[Work item]: If a line in the listing includes the word "input", copy it out.

☆ ☆ ☆

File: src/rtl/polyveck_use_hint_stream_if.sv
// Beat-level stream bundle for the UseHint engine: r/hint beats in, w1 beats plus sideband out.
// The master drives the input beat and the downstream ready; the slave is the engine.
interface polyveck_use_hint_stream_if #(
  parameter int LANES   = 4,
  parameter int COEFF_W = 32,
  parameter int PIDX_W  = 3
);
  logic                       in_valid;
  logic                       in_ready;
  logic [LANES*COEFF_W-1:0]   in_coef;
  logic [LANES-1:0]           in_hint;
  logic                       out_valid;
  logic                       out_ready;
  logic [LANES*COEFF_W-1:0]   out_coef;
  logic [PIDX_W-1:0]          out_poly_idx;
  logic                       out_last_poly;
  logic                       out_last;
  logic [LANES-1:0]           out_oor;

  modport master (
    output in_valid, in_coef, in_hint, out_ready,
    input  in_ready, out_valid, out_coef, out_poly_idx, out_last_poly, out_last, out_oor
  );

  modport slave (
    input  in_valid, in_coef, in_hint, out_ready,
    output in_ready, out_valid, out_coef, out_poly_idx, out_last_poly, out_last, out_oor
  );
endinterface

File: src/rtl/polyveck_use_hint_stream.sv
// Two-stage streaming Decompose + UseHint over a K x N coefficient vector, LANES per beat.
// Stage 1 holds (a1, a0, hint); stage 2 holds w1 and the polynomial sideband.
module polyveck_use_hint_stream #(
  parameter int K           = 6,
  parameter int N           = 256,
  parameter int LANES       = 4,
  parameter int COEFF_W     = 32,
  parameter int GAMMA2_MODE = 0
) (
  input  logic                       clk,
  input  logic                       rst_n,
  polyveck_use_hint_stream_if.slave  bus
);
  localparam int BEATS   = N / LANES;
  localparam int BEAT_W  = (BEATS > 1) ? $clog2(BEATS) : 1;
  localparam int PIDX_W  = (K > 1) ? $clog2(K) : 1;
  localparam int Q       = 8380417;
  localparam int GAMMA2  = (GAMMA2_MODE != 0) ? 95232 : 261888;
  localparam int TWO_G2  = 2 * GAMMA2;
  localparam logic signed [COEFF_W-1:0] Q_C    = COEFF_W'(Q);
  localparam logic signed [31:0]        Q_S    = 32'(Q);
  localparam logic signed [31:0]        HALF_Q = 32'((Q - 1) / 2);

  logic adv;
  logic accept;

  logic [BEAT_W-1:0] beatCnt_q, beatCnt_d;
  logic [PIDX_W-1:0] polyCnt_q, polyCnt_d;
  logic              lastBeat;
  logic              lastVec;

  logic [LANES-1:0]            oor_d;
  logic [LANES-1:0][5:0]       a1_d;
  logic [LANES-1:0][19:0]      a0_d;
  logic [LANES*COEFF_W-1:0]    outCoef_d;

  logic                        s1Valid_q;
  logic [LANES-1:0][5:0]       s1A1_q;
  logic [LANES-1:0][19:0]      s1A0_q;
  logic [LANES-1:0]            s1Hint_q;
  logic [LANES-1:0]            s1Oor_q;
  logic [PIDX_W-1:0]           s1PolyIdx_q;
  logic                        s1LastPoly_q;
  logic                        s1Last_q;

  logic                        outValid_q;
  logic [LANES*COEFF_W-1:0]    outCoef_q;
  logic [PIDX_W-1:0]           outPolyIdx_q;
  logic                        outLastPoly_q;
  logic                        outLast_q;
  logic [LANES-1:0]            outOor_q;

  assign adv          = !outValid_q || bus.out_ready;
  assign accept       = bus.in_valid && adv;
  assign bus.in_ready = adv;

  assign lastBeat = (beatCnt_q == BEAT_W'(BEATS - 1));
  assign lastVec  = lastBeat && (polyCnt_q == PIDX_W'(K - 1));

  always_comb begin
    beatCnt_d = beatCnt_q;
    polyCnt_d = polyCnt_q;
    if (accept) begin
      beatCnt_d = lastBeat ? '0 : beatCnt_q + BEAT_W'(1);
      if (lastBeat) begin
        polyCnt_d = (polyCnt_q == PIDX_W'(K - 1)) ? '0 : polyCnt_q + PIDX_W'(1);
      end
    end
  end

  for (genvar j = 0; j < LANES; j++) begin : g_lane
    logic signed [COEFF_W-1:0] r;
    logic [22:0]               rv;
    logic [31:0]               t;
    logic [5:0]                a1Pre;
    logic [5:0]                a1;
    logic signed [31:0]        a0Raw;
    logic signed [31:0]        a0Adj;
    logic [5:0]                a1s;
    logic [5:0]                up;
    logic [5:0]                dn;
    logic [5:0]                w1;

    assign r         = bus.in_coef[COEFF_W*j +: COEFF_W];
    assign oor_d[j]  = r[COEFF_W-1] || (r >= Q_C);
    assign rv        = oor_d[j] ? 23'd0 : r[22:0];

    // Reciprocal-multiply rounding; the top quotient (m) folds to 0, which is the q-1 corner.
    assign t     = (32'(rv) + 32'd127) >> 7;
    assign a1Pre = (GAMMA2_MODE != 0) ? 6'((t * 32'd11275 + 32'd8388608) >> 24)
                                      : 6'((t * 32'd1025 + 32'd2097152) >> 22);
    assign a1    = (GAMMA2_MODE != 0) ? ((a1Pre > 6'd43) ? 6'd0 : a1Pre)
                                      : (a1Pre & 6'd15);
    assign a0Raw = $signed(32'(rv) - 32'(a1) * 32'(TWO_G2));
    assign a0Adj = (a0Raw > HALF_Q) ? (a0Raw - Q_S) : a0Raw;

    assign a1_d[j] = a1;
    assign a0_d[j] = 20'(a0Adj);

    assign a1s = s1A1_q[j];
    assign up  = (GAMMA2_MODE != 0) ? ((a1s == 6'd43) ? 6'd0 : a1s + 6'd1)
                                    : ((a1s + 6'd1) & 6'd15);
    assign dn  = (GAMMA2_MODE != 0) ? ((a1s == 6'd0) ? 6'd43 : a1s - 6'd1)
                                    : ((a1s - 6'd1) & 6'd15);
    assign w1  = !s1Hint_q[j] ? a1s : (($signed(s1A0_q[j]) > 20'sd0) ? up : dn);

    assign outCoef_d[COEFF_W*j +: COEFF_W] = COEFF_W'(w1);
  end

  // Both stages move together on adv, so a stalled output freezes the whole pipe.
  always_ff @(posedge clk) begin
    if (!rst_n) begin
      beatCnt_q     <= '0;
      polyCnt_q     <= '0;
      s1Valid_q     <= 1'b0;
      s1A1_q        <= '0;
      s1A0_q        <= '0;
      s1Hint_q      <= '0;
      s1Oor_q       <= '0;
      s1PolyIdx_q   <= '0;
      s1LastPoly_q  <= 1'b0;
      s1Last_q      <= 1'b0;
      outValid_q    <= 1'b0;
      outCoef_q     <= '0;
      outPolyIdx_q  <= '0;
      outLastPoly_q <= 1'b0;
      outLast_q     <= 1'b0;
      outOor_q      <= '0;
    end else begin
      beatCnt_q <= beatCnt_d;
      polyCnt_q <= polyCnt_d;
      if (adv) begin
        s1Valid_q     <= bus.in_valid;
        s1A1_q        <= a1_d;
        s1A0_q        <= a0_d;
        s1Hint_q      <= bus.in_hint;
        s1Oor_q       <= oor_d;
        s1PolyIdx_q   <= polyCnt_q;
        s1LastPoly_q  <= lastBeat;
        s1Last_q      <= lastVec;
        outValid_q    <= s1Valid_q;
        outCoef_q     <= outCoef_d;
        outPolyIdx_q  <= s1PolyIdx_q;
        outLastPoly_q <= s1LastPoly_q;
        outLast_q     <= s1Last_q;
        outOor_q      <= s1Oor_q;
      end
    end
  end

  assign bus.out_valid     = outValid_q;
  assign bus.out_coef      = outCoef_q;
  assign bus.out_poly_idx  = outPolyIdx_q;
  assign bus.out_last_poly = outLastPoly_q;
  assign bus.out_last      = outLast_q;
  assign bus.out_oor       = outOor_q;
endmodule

☆ ☆ ☆

[Solution to the problem]:
// The master drives the input beat and the downstream ready; the slave is the engine.
    input  in_ready, out_valid, out_coef, out_poly_idx, out_last_poly, out_last, out_oor
    input  in_valid, in_coef, in_hint, out_ready,
  input  logic                       clk,
  input  logic                       rst_n,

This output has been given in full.